— WORK TO BE COMPLETED —
Lines in the data below that contain the word "character" are to be copied.

Entries taken from a collection
--------------------------------------------------
--- src/hw/rtl/ps2sa_pkg.sv ---
// ----------------------------------------------------------------------------
// ps2sa_pkg
// types, scancode constants and character tables of the ps2 scancode decoder
// ----------------------------------------------------------------------------
package ps2sa_pkg;

    // result kinds
    localparam logic [1:0] KIND_STATUS = 2'd0;
    localparam logic [1:0] KIND_CHAR   = 2'd1;
    localparam logic [1:0] KIND_CMD    = 2'd2;

    // special scancodes
    localparam logic [7:0] SC_NONE      = 8'h00;
    localparam logic [7:0] SC_SELF_TEST = 8'hAA;
    localparam logic [7:0] SC_EXTENDED  = 8'hE0;
    localparam logic [7:0] SC_BREAK     = 8'hF0;
    localparam logic [7:0] SC_LSHIFT    = 8'h12;
    localparam logic [7:0] SC_RSHIFT    = 8'h59;
    localparam logic [7:0] SC_CTRL      = 8'h14;
    localparam logic [7:0] SC_ALT       = 8'h11;
    localparam logic [7:0] SC_NUM_LOCK  = 8'h77;
    localparam logic [7:0] SC_CAPS_LOCK = 8'h58;
    localparam logic [7:0] SC_SCRL_LOCK = 8'h7E;

    // keyboard command to set the leds
    localparam logic [7:0] CMD_SET_LEDS = 8'hED;

    // lowercase letter range and case offset
    localparam logic [7:0] CH_LOWER_A = 8'h61;
    localparam logic [7:0] CH_LOWER_Z = 8'h7A;
    localparam logic [7:0] CH_CASE_OFS = 8'h20;

    typedef struct packed {
        logic break_pending;
        logic extended_pending;
        logic shift_held;
        logic ctrl_held;
        logic alt_held;
        logic caps_lock;
        logic num_lock;
        logic scroll_lock;
        logic lock_key_held;
        logic self_test_flag;
    } t_state;

    typedef struct packed {
        logic [1:0] item_kind;
        logic [7:0] out_byte;
        logic       last_item;
        logic       shift_down;
        logic       ctrl_down;
        logic       alt_down;
        logic       caps_on;
        logic       num_on;
        logic       scroll_on;
        logic       self_test_seen;
    } t_result;

    // unshifted table
    function automatic logic [7:0] f_plain_char(input logic [7:0] sc);
        logic [7:0] ch;
        ch = 8'h00;
        case (sc)
            8'h7c: ch = "*";
            8'h7b: ch = "-";
            8'h79: ch = "+";
            8'h70: ch = "0";
            8'h69: ch = "1";
            8'h7a: ch = "3";
            8'h73: ch = "5";
            8'h6c: ch = "7";
            8'h7d: ch = "9";
            8'h71: ch = ".";
            8'h75: ch = 8'h11;
            8'h72: ch = 8'h12;
            8'h6b: ch = 8'h13;
            8'h74: ch = 8'h14;
            8'h1c: ch = "a";
            8'h32: ch = "b";
            8'h21: ch = "c";
            8'h23: ch = "d";
            8'h24: ch = "e";
            8'h2b: ch = "f";
            8'h34: ch = "g";
            8'h33: ch = "h";
            8'h43: ch = "i";
            8'h3b: ch = "j";
            8'h42: ch = "k";
            8'h4b: ch = "l";
            8'h3a: ch = "m";
            8'h31: ch = "n";
            8'h44: ch = "o";
            8'h4d: ch = "p";
            8'h15: ch = "q";
            8'h2d: ch = "r";
            8'h1b: ch = "s";
            8'h2c: ch = "t";
            8'h3c: ch = "u";
            8'h2a: ch = "v";
            8'h1d: ch = "w";
            8'h22: ch = "x";
            8'h35: ch = "y";
            8'h1a: ch = "z";
            8'h45: ch = "0";
            8'h16: ch = "1";
            8'h1e: ch = "2";
            8'h26: ch = "3";
            8'h25: ch = "4";
            8'h2e: ch = "5";
            8'h36: ch = "6";
            8'h3d: ch = "7";
            8'h3e: ch = "8";
            8'h46: ch = "9";
            8'h29: ch = 8'h20;
            8'h5a: ch = 8'h0d;
            8'h66: ch = 8'h08;
            8'h0d: ch = 8'h09;
            8'h54: ch = "[";
            8'h5b: ch = "]";
            8'h4e: ch = "-";
            8'h55: ch = "=";
            8'h4c: ch = ";";
            8'h52: ch = 8'h27;
            8'h0e: ch = 8'h60;
            8'h41: ch = ",";
            8'h49: ch = ".";
            8'h5d: ch = 8'h5c;
            8'h4a: ch = "/";
            default: ch = 8'h00;
        endcase
        return ch;
    endfunction

    // shifted table
    function automatic logic [7:0] f_shift_char(input logic [7:0] sc);
        logic [7:0] ch;
        ch = 8'h00;
        case (sc)
            8'h1c: ch = "A";
            8'h32: ch = "B";
            8'h21: ch = "C";
            8'h23: ch = "D";
            8'h24: ch = "E";
            8'h2b: ch = "F";
            8'h34: ch = "G";
            8'h33: ch = "H";
            8'h43: ch = "I";
            8'h3b: ch = "J";
            8'h42: ch = "K";
            8'h4b: ch = "L";
            8'h3a: ch = "M";
            8'h31: ch = "N";
            8'h44: ch = "O";
            8'h4d: ch = "P";
            8'h15: ch = "Q";
            8'h2d: ch = "R";
            8'h1b: ch = "S";
            8'h2c: ch = "T";
            8'h3c: ch = "U";
            8'h2a: ch = "V";
            8'h1d: ch = "W";
            8'h22: ch = "X";
            8'h35: ch = "Y";
            8'h1a: ch = "Z";
            8'h45: ch = ")";
            8'h16: ch = "!";
            8'h1e: ch = "@";
            8'h26: ch = "#";
            8'h25: ch = "$";
            8'h2e: ch = "%";
            8'h36: ch = "^";
            8'h3d: ch = "&";
            8'h3e: ch = "*";
            8'h46: ch = "(";
            8'h29: ch = 8'h20;
            8'h5a: ch = 8'h0d;
            8'h66: ch = 8'h08;
            8'h54: ch = "{";
            8'h5b: ch = "}";
            8'h4e: ch = "_";
            8'h55: ch = "+";
            8'h4c: ch = ":";
            8'h52: ch = 8'h22;
            8'h0e: ch = "~";
            8'h41: ch = "<";
            8'h49: ch = ">";
            8'h5d: ch = "|";
            8'h4a: ch = "?";
            default: ch = 8'h00;
        endcase
        return ch;
    endfunction

    // keypad arrows when num lock is on
    function automatic logic [7:0] f_num_char(input logic [7:0] sc);
        logic [7:0] ch;
        ch = 8'h00;
        case (sc)
            8'h75: ch = "8";
            8'h72: ch = "2";
            8'h6b: ch = "4";
            8'h74: ch = "6";
            default: ch = 8'h00;
        endcase
        return ch;
    endfunction

    // extended codes that carry a character
    function automatic logic [7:0] f_ext_char(input logic [7:0] sc);
        logic [7:0] ch;
        ch = 8'h00;
        case (sc)
            8'h4a: ch = "/";
            8'h5a: ch = 8'h0d;
            default: ch = 8'h00;
        endcase
        return ch;
    endfunction

endpackage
--------------------------------------------------
— RESPONSE TO THE EXERCISE —
// types, scancode constants and character tables of the ps2 scancode decoder
    // extended codes that carry a character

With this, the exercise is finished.